Satellite-based PM prediction models

The development of local satellite-based PM prediction models will leverage the use of hybrid approaches (machine-learning and geostatistics) to incorporate multiple input variables to improve prediction performance than simple linear regression/interpolation models. The modelling baseline which will be primarily tested focuses on the application of multilevel/multivariate spatial clustering and geographically weighted regressions to quantify local spatial-temporal association properties between regression variables (i.e. PM observations) and both static and time-variant spatial covariates. Specifically, covariates will include static territorial features such as land use fractions, population patterns, transport network as well as time-variant factors such as vegetation indexes and microclimatic variables. Fixed ground-sensors and on-site sampled PM observations will be used for training and validation of the developed models. A comparison of different validation procedures will be performed according to ground-truth data availability and quality.
Expected outputs will include multitemporal high-resolution PM prediction maps at a regional scale and the raw source code used to implement the modelling pipeline, accompanied by technical/scientific documentation on procedures and results for the selected case studies. Computational work will leverage exclusively free and open-source statistical and machine-learning Python libraries such as SciPy, Scikit-learn, and Keras, coupled with parallel computing data analysis libraries, e.g. Dask.

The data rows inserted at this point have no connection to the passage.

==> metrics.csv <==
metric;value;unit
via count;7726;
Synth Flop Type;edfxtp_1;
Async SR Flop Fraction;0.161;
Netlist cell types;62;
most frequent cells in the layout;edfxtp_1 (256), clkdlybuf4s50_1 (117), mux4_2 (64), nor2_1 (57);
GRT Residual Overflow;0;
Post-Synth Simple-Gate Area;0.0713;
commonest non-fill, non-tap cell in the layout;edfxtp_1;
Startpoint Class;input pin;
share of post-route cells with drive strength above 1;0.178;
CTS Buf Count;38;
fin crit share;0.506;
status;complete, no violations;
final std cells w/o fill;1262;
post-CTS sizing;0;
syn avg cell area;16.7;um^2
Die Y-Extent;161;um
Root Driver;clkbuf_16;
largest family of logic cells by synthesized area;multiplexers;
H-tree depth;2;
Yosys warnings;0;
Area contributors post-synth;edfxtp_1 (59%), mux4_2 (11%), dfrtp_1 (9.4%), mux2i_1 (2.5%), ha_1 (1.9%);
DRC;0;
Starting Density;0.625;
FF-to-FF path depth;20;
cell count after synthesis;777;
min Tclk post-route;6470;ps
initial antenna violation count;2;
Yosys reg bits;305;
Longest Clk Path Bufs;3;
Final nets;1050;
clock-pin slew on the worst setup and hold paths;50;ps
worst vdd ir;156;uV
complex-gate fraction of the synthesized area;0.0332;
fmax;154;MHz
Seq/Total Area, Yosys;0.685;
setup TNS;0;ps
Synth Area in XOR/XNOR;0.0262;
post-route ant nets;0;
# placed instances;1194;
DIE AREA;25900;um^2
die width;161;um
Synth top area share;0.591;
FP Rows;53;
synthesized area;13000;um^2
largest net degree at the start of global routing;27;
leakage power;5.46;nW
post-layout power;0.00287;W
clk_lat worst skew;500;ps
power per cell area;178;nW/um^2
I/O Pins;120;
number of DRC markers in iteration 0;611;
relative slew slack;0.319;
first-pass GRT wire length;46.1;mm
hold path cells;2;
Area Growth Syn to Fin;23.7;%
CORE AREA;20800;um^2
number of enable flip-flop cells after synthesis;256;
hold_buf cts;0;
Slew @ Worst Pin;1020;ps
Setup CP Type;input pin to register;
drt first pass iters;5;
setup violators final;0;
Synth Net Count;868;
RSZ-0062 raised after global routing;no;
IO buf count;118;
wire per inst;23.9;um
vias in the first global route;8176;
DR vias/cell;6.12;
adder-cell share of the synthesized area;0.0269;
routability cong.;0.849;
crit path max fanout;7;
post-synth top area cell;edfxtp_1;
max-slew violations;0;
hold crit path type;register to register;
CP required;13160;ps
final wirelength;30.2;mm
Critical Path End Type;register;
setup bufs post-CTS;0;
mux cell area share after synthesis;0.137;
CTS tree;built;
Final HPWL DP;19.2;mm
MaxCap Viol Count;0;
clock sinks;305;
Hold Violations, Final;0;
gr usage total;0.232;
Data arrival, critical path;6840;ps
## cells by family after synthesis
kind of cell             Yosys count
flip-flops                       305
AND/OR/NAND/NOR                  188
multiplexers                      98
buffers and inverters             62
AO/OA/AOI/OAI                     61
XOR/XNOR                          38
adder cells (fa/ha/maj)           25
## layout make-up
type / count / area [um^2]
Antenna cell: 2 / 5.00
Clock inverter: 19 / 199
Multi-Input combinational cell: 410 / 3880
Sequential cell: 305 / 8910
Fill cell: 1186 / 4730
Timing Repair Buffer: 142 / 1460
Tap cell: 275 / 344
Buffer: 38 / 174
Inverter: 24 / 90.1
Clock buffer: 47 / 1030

According to the objectives, expected outcomes fall into two interconnected domains which are respectively the scientific and the society/policy-making domains. To that end, the project will not only take care of disseminating research outcomes towards stakeholders and citizens but will leverage on the interactions between researchers and civil society along all the project lifetime in order to achieve a broader effect and to extend its impact.

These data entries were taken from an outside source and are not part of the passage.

### config.mk
export PLATFORM = sky130hd
export DESIGN_NAME = decode_cycle
export DESIGN_NICKNAME = d
export VERILOG_FILES = /design/src/rtl/decode_cycle.sv
export SDC_FILE = /design/constraint.sdc
export NUM_CORES = 2
export LEC_CHECK = 0
export ABC_CLOCK_PERIOD_IN_PS = 47400
export BUFFER_PORTS_ARGS = -buffer_cell sky130_fd_sc_hd__buf_2
export CAP_MARGIN = 20
export CORE_MARGIN = 4
export CORE_UTILIZATION = 55
export DETAILED_ROUTE_END_ITERATION = 7
export HOLD_SLACK_MARGIN = 0.15
export PLACE_DENSITY = 0.83
export REMOVE_ABC_BUFFERS = 1
export SETUP_SLACK_MARGIN = 0.05
export SYNTH_ARGS = -nofsm -noshare
export SYNTH_HDL_FRONTEND = slang
export SYNTH_SLANG_ARGS = --single-unit
### constraint.sdc
create_clock -name clk -period 47.4 [get_ports clk]
set_input_delay 2.37 -clock clk [delete_from_list [all_inputs] [get_ports clk]]
set_output_delay 2.37 -clock clk [all_outputs]
set_load 0.03 [all_outputs]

– Inquire into best suitable satellite remote sensing missions delivering air pollutant observations as open-data to support farming-related PM monitoring and analysis in the Lombardy Region.

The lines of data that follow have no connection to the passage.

$ cat src/rtl/ram_arbiter.sv
// Two-master arbiter in front of a single-outstanding RAM slave port.
// Round-robin on contention, with the grant held while a request is stalled.
//
// state | meaning
// IDLE  | no transaction outstanding; grant drives the slave request port
// BUSY  | one request accepted; response routed to owner
module ram_arbiter (
    input  logic        clk,
    input  logic        rst_n,
    input  logic [31:0] m0_addr_i,
    input  logic [31:0] m0_data_i,
    input  logic [3:0]  m0_sel_i,
    input  logic        m0_we_i,
    input  logic        m0_req_valid_i,
    output logic        m0_req_ready_o,
    output logic        m0_rsp_valid_o,
    input  logic        m0_rsp_ready_i,
    output logic [31:0] m0_data_o,
    input  logic [31:0] m1_addr_i,
    input  logic [31:0] m1_data_i,
    input  logic [3:0]  m1_sel_i,
    input  logic        m1_we_i,
    input  logic        m1_req_valid_i,
    output logic        m1_req_ready_o,
    output logic        m1_rsp_valid_o,
    input  logic        m1_rsp_ready_i,
    output logic [31:0] m1_data_o,
    output logic [31:0] s_addr_o,
    output logic [31:0] s_data_o,
    output logic [3:0]  s_sel_o,
    output logic        s_we_o,
    output logic        s_req_valid_o,
    input  logic        s_req_ready_i,
    input  logic        s_rsp_valid_i,
    output logic        s_rsp_ready_o,
    input  logic [31:0] s_data_i
);

    typedef enum logic {IDLE, BUSY} state_t;

    state_t state;
    logic   lock;
    logic   lock_m;
    logic   owner;
    logic   last_owner;
    logic   gnt;
    logic   idle;
    logic   busy;

    // Outputs are gated by rst_n so they read zero while reset is held.
    assign idle = rst_n && (state == IDLE);
    assign busy = rst_n && (state == BUSY);

    always_comb begin
        gnt = 1'b0;
        if (lock)
            gnt = lock_m;
        else if (m0_req_valid_i && !m1_req_valid_i)
            gnt = 1'b0;
        else if (m1_req_valid_i && !m0_req_valid_i)
            gnt = 1'b1;
        else if (m0_req_valid_i && m1_req_valid_i)
            gnt = ~last_owner;
    end

    always_comb begin
        s_req_valid_o  = 1'b0;
        s_addr_o       = '0;
        s_data_o       = '0;
        s_sel_o        = '0;
        s_we_o         = 1'b0;
        s_rsp_ready_o  = 1'b0;
        m0_req_ready_o = 1'b0;
        m1_req_ready_o = 1'b0;
        m0_rsp_valid_o = 1'b0;
        m1_rsp_valid_o = 1'b0;
        m0_data_o      = '0;
        m1_data_o      = '0;
        if (idle) begin
            s_req_valid_o  = gnt ? m1_req_valid_i : m0_req_valid_i;
            s_addr_o       = gnt ? m1_addr_i : m0_addr_i;
            s_data_o       = gnt ? m1_data_i : m0_data_i;
            s_sel_o        = gnt ? m1_sel_i : m0_sel_i;
            s_we_o         = gnt ? m1_we_i : m0_we_i;
            m0_req_ready_o = !gnt && s_req_ready_i;
            m1_req_ready_o = gnt && s_req_ready_i;
        end else if (busy) begin
            s_rsp_ready_o  = owner ? m1_rsp_ready_i : m0_rsp_ready_i;
            m0_rsp_valid_o = !owner && s_rsp_valid_i;
            m1_rsp_valid_o = owner && s_rsp_valid_i;
            m0_data_o      = owner ? '0 : s_data_i;
            m1_data_o      = owner ? s_data_i : '0;
        end
    end

    always_ff @(posedge clk or negedge rst_n) begin
        if (!rst_n) begin
            state      <= IDLE;
            lock       <= 1'b0;
            lock_m     <= 1'b0;
            owner      <= 1'b0;
            last_owner <= 1'b1;
        end else begin
            case (state)
                IDLE: begin
                    if (s_req_valid_o && s_req_ready_i) begin
                        owner <= gnt;
                        lock  <= 1'b0;
                        state <= BUSY;
                    end else if (s_req_valid_o) begin
                        lock   <= 1'b1;
                        lock_m <= gnt;
                    end
                end
                BUSY: begin
                    if (s_rsp_valid_i && s_rsp_ready_o) begin
                        last_owner <= owner;
                        state      <= IDLE;
                    end
                end
                default: state <= IDLE;
            endcase
        end
    end

endmodule

$ cat config.mk
export PLATFORM = sky130hd
export DESIGN_NAME = ram_arbiter
export DESIGN_NICKNAME = d
export VERILOG_FILES = /design/src/rtl/ram_arbiter.sv
export SDC_FILE = /design/constraint.sdc
export NUM_CORES = 1
export LEC_CHECK = 0
export BUFFER_PORTS_ARGS = -buffer_cell sky130_fd_sc_hd__buf_4
export CORE_AREA = 3 3 123 125
export CTS_CLUSTER_SIZE = 25
export DETAILED_ROUTE_END_ITERATION = 10
export DIE_AREA = 0 0 126 128
export SYNTH_ARGS = -nofsm -noshare
export SYNTH_HDL_FRONTEND = slang
export SYNTH_SLANG_ARGS = --single-unit
$ cat constraint.sdc
create_clock -name clk -period 2.05 [get_ports clk]
set_clock_uncertainty 0.1 [all_clocks]
set_input_delay 0.205 -clock clk [delete_from_list [all_inputs] [get_ports clk]]
set_output_delay 0.205 -clock clk [all_outputs]
set_load 0.02 [all_outputs]
==> summary.md <==
| Metric | Value |
|---|---|
| Outcome | finished, violations left |
| Failing checks | negative setup slack |
| Worst VDD drop | 0.446 mV |
| Total wire length | 11,800 µm |
| Leak | 2.82 nW |
| Mapped Area | 2310 µm² |
| Clock buffer depth | 2 |
| Final slew viol count | 0 |
| Num ports | 317 |
| Initial antenna violation count | 0 |
| Clock Latency Late Sink | 0.23 ns |
| WL per Instance | 14.0 µm |
| Die width | 126 µm |
| 1st-iter DRT viols | 59 |
| Sequential power share | 4.4% |
| Sw power | 2.36 mW |
| DP Worst Slack | 0.175 ns |
| DRT antenna net count | 0 |
| Largest net degree at the start of global routing | 51 |
| Least-Margin Pin Slew | 0.255 ns |
| CP Data Required Time | 1.75 ns |
| H-tree depth | 1 |
| Worst Hold Depth | 2 |
| Worst setup EP type | output pin |
| Final hold violations | 0 |
| Vias per cell | 4.11 |
| Area grow syn2layout | 124% |
| Mapped Avg Cell Area | 6.78 µm² |
| Rows | 43 |
| Vias in the first global route | 3,461 |
| # diodes | 0 |
| First-pass GRT wire length | 17,200 µm |
| Register area share after synthesis | 5.46% |
| Syn_nets | 519 |
| Layout cells sized above 1 | 54.9% |
| Initial DRT Pass Iterations | 4 |
| Die height | 128 µm |
| Maxcap violations | 0 |
| Cell internal pwr | 2.80 mW |
| Final setup vio count | 27 |
| Synth cell types | 29 |
| Die area | 16,100 µm² |
| Comb pwr share | 89.2% |
| Dpl cell area | 4820 µm² |
| CTS tree | done |
| Clk sink count | 5 |
| Crit path DAT | 1.81 ns |
| Worst slew margin | 83.0% |
| Clock share of power | 6.4% |
| Sw frac | 45.8% |
| Final Power | 5.15 mW |
| Final instance area | 5190 µm² |
| Core Area | 14,000 µm² |
| DR vias | 3,454 |
| Cells after synthesis | 341 |
| Minimum clock period | 2.11 ns |
| DR DRC count | 0 |
| CP Max Fanout | 11 |
| Hold Path Class | in -> reg |
| Reg2Reg Depth | 5 |
| Total track usage | 12.8% |
| Initial Util | 16.5% |
| PwrDens | 992 nW/µm² |
| Fmax | 474 MHz |
| Worst Path Class, Setup | reg -> out |
| Synth Warn # | 0 |
| Final period utilization | 103% |
| Clock-pin slew on the worst setup and hold paths | 0.03 ns |
| Nets | 840 |
| Post-detail-place hpwl | 9330 µm |
| Gr ovfl total | 0 |
| Clock root buffer | clkbuf_16 |
| I/O Buffers | 316 |
| RSZ-0062 raised after global routing | yes |
| Synthesized flop and latch total | 5 |
| RePlAce Congestion | 0.828 |
| CTS Buf Count | 3 |
| Layout Utilization | 37.1% |
| Final worst setup slack | -0.0613 ns |
| Worst setup SP type | register |
[state kept, by name (all words and copies together) (netlist names)]
register	cells
lock_m	1
owner	1
state	1
lock	1
last_owner	1
[logic make-up after synthesis]
logic type	share of synthesized area, %
muxes	31.2
buffers and inverters	15.0
AOI/OAI and AO/OA	2.76
and+or+nand+nor	45.5
DFF	5.46
[repair_timing]
item                       CTS  global route
gates resized for setup     12            17
setup buffers                2             0
hold endpoints to repair     5             0
hold buffers                 1             0
pin swaps                    2             1
gates cloned                 4             3
setup endpoints to repair   58            70
[cell usage in the layout (no fill, tap or decap), drive strengths merged, types with 2 or more instances in the layout]
cell | Yosys | layout
buf | 24 | 340
nand2 | 143 | 143
mux2i | 71 | 71
and2 | 66 | 66
clkbuf | 6 | 7
nor2 | 5 | 5
dfrtp | 4 | 4
and3 | 2 | 2
nand2b | 2 | 2
nand3b | 2 | 2
o2bb2ai | 2 | 2
bufbuf | 0 | 2
nor2b | 2 | 2
[cells in the mapped netlist, drive strengths merged]
| library cell | count | area share [%] |
|---|---|---|
| nor3b | 1 | 0.32 |
| mux2 | 1 | 0.49 |
| a211oi | 1 | 0.32 |
| and3 | 2 | 0.54 |
| nand3b | 2 | 0.65 |
| nand3 | 1 | 0.22 |
| a22oi | 1 | 0.54 |
| o2bb2ai | 2 | 0.76 |
| buf | 24 | 14 |
| nand4b | 1 | 0.38 |
| nand4 | 1 | 0.27 |
| nor2 | 5 | 0.81 |
| o21ai | 1 | 0.22 |
| nand2b | 2 | 0.54 |
| a21oi | 1 | 0.22 |
| o31ai | 1 | 0.32 |
| dfrtp | 4 | 4.3 |
| nand2 | 143 | 23 |
| dfstp | 1 | 1.1 |
| nor2b | 2 | 0.65 |
| and2 | 66 | 18 |
| mux2i | 71 | 31 |
| a2bb2oi | 1 | 0.38 |
| clkbuf | 6 | 0.97 |
[power groups by stage]
| stage | combinational [mW] | sequential [mW] | clock, mW |
|---|---|---|---|
| 2_1_floorplan | 2.69 | 0.204 | 0 |
| 3_3_place_gp | 3.94 | 0.222 | 0 |
| 3_5_place_dp | 3.95 | 0.226 | 0 |
| 4_1_cts | 4.41 | 0.226 | 0.332 |
| 5_1_grt | 4.91 | 0.235 | 0.338 |
| 6_report | 4.60 | 0.227 | 0.328 |
[metal layers]
metal | track usage (%) | share of wire (%) | vias up
met5 | 0 | 0 | -
met4 | 2.08 | 0.95 | 0
met3 | 3.88 | 10 | 9
met2 | 25.5 | 53 | 195
met1 | 13.3 | 36 | 1509
li1 | - | - | 1741
[cell type report]
type,instances,area (µm²)
Fill cell,1495,8790
Multi-Input combinational cell,306,1890
Sequential cell,5,126
Tap cell,180,225
Clock buffer,4,78.8
Timing Repair Buffer,346,2870
[per-stage QoR]
step	hold WS, ns	TNS (ns)	instances
6_report	0.0759	-0.311	841
5_1_grt	0.0879	-6.34	841
4_1_cts	0.0775	-0.0985	839
3_5_place_dp	-0.0736	0	828
3_3_place_gp	-0.0702	0	828
2_1_floorplan	-0.191	0	341
[critical path: stages (launching register included)]
cell,delay (ns)
dfstp_2,0.52
nand2_2,0.04
a22oi_2,0.15
buf_6,0.16
bufbuf_16,0.30
mux2i_2,0.23
buf_4,0.17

Source apportionment and exposure models

All the on-site collected PM samples will be directly analyzed for a selected number of components, which will be identified on the basis of toxicity and analytical requirements, to guarantee i) the absence of background contaminations (from sampling substrates and equipment) and, most importantly, ii) spectral interference-free data, with a satisfying sensitivity. To assess the influence of anthropogenic sources on the atmospheric concentration levels, Enrichment Factors (EFs) will be calculated considering the concentrations of the investigated element and the reference element, respectively, calculated for the aerosol samples. To overcome the issue related to the relatively low representativeness of data from a limited number of samples at a fixed location, methods based on geostatistics, merging observation from a PM on-field sampling with “unconventional” data sources (i.e. satellite data) will be explored. Expected outputs will include highly detailed local air quality maps and derived long-term exposure average maps, accompanied by extensive technical/scientific documentation on procedures and results for the selected case studies.